- Assigned task: Go to the line holding "-- area by class" in the entries below and write out exactly every line down to and including the line holding "inverters: 1 / 11.3".
=== Begin Enclosure ===
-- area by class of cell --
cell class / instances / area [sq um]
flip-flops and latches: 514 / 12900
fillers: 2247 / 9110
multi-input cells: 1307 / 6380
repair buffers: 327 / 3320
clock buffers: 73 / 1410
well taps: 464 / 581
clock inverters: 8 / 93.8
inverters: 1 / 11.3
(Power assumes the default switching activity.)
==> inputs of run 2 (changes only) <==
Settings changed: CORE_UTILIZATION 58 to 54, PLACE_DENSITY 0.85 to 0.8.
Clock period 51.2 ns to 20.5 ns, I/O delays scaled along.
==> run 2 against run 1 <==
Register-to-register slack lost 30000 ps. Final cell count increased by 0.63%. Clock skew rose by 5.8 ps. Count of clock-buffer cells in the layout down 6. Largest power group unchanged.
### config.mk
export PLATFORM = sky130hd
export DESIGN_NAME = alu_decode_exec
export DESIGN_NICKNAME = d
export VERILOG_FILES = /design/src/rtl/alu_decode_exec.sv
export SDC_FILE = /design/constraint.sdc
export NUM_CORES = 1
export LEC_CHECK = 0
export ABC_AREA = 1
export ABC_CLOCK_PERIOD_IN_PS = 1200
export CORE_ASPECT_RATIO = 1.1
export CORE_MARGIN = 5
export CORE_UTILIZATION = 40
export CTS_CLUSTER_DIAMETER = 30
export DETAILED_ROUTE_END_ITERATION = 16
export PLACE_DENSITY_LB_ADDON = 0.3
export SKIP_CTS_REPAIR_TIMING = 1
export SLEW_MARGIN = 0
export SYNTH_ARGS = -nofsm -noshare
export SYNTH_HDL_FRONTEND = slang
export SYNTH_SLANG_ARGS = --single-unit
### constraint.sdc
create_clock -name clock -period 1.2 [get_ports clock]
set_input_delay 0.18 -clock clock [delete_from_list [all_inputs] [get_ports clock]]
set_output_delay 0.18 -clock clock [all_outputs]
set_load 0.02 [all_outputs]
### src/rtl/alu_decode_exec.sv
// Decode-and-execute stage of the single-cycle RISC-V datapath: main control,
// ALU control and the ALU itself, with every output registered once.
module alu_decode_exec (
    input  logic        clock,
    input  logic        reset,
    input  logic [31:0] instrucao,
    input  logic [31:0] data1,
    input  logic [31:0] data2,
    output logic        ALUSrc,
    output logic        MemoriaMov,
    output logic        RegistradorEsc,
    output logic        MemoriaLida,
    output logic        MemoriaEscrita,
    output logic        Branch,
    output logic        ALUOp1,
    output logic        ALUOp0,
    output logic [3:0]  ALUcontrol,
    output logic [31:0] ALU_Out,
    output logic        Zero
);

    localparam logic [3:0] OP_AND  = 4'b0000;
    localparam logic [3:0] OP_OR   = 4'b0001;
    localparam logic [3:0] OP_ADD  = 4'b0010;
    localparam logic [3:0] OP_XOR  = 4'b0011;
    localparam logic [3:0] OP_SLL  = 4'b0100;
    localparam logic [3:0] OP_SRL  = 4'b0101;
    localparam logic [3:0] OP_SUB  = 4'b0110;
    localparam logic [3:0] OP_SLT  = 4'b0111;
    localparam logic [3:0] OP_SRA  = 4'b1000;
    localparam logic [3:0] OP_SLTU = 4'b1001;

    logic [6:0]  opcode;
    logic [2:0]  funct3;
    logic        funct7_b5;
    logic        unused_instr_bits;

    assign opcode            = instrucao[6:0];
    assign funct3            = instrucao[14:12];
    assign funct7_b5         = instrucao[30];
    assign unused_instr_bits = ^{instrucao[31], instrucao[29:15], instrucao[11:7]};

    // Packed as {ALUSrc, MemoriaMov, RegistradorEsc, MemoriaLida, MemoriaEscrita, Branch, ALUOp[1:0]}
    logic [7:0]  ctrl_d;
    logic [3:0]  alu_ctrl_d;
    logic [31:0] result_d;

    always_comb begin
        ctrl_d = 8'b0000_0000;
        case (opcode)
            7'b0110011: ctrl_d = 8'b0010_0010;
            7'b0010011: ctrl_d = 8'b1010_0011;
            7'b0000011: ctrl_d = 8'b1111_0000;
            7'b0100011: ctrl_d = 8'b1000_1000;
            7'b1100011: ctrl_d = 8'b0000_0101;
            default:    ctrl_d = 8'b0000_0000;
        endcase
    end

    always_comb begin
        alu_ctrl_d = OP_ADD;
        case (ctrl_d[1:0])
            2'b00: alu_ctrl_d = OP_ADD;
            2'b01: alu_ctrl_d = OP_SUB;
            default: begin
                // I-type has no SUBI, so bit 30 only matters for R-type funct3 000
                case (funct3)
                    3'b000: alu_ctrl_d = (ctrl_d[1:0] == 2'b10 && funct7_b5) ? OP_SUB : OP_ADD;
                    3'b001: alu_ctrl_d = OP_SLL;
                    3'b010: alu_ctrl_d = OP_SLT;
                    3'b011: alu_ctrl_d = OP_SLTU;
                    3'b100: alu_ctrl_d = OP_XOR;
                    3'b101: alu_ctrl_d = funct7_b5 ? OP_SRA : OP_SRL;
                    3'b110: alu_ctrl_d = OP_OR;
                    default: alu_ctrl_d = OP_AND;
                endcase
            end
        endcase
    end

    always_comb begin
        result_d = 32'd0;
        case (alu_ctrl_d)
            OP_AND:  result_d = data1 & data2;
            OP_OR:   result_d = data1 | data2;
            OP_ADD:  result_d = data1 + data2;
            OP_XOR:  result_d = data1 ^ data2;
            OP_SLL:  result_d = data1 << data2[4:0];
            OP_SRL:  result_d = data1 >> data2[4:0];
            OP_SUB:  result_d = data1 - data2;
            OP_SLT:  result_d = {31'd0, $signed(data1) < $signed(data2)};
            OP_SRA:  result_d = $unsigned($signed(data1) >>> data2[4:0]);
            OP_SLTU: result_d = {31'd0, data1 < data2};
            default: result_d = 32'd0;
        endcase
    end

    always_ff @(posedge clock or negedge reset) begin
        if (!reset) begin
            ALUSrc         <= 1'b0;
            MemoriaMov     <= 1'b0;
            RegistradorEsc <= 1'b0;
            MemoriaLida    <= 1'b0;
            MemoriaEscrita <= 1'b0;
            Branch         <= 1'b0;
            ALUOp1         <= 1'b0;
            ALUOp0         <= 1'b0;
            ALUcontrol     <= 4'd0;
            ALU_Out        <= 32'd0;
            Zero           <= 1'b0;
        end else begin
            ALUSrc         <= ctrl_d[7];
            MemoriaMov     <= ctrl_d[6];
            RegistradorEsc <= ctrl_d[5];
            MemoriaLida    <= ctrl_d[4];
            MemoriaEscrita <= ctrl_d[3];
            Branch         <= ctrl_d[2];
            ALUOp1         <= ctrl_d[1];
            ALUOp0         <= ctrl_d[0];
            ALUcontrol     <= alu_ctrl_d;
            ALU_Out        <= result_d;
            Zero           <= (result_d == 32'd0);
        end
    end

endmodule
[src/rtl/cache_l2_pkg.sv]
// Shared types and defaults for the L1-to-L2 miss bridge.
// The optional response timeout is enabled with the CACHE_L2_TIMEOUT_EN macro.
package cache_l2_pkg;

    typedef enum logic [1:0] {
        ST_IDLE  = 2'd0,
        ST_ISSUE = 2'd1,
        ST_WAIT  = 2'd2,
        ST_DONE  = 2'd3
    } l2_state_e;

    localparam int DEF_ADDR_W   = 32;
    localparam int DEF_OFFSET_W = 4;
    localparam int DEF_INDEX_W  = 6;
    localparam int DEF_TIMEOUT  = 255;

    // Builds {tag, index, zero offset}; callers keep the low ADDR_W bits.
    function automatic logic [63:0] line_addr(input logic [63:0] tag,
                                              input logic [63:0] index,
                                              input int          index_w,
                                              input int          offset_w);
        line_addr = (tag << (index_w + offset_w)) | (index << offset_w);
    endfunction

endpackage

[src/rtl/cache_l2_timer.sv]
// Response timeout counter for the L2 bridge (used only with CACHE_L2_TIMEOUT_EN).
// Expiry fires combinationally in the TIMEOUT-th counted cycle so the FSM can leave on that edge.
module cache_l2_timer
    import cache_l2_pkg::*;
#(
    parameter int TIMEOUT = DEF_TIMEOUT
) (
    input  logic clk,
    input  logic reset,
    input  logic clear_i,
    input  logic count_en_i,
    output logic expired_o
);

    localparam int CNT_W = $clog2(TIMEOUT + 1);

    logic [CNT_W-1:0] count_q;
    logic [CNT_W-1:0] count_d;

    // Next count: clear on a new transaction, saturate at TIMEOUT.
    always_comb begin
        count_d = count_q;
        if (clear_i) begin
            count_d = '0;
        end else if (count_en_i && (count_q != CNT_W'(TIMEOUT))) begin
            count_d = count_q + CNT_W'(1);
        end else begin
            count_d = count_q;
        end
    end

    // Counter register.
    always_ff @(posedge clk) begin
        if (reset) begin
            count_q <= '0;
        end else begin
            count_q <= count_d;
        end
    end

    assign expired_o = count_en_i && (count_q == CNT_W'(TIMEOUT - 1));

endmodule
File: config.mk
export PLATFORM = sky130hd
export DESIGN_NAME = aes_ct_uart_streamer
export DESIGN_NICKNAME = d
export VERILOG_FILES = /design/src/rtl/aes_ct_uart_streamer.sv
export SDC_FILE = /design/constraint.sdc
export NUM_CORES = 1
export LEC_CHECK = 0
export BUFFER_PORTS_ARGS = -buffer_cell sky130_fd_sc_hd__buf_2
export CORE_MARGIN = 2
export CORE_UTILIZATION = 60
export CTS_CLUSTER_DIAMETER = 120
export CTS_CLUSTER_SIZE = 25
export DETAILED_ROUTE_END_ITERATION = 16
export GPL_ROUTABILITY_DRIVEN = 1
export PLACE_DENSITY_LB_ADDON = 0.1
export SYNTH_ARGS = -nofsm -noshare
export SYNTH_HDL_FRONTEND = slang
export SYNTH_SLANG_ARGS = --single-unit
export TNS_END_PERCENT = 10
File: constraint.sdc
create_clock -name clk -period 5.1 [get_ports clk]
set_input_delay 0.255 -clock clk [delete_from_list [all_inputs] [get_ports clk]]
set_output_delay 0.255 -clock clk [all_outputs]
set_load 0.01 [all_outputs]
=== End Enclosure ===
=== Begin Enclosure ===
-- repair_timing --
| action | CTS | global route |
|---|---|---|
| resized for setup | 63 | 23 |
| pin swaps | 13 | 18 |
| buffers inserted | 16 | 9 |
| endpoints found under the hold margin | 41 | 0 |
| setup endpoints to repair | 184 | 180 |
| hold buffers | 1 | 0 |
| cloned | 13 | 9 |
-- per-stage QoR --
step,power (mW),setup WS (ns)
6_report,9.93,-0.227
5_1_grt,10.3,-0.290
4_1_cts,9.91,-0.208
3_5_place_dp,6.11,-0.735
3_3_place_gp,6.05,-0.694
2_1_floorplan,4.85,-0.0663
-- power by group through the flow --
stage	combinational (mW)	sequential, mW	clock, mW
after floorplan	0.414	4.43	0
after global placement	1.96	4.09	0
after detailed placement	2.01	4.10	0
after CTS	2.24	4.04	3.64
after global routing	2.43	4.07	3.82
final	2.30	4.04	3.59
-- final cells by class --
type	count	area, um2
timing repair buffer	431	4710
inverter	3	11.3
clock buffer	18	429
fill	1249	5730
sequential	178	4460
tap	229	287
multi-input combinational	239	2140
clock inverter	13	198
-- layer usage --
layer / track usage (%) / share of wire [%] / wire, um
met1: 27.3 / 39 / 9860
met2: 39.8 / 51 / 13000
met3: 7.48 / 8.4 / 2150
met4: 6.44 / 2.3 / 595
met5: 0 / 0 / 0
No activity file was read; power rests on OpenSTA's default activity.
=== End Enclosure ===
- Solution below:
-- area by class of cell --
cell class / instances / area [sq um]
flip-flops and latches: 514 / 12900
fillers: 2247 / 9110
multi-input cells: 1307 / 6380
repair buffers: 327 / 3320
clock buffers: 73 / 1410
well taps: 464 / 581
clock inverters: 8 / 93.8
inverters: 1 / 11.3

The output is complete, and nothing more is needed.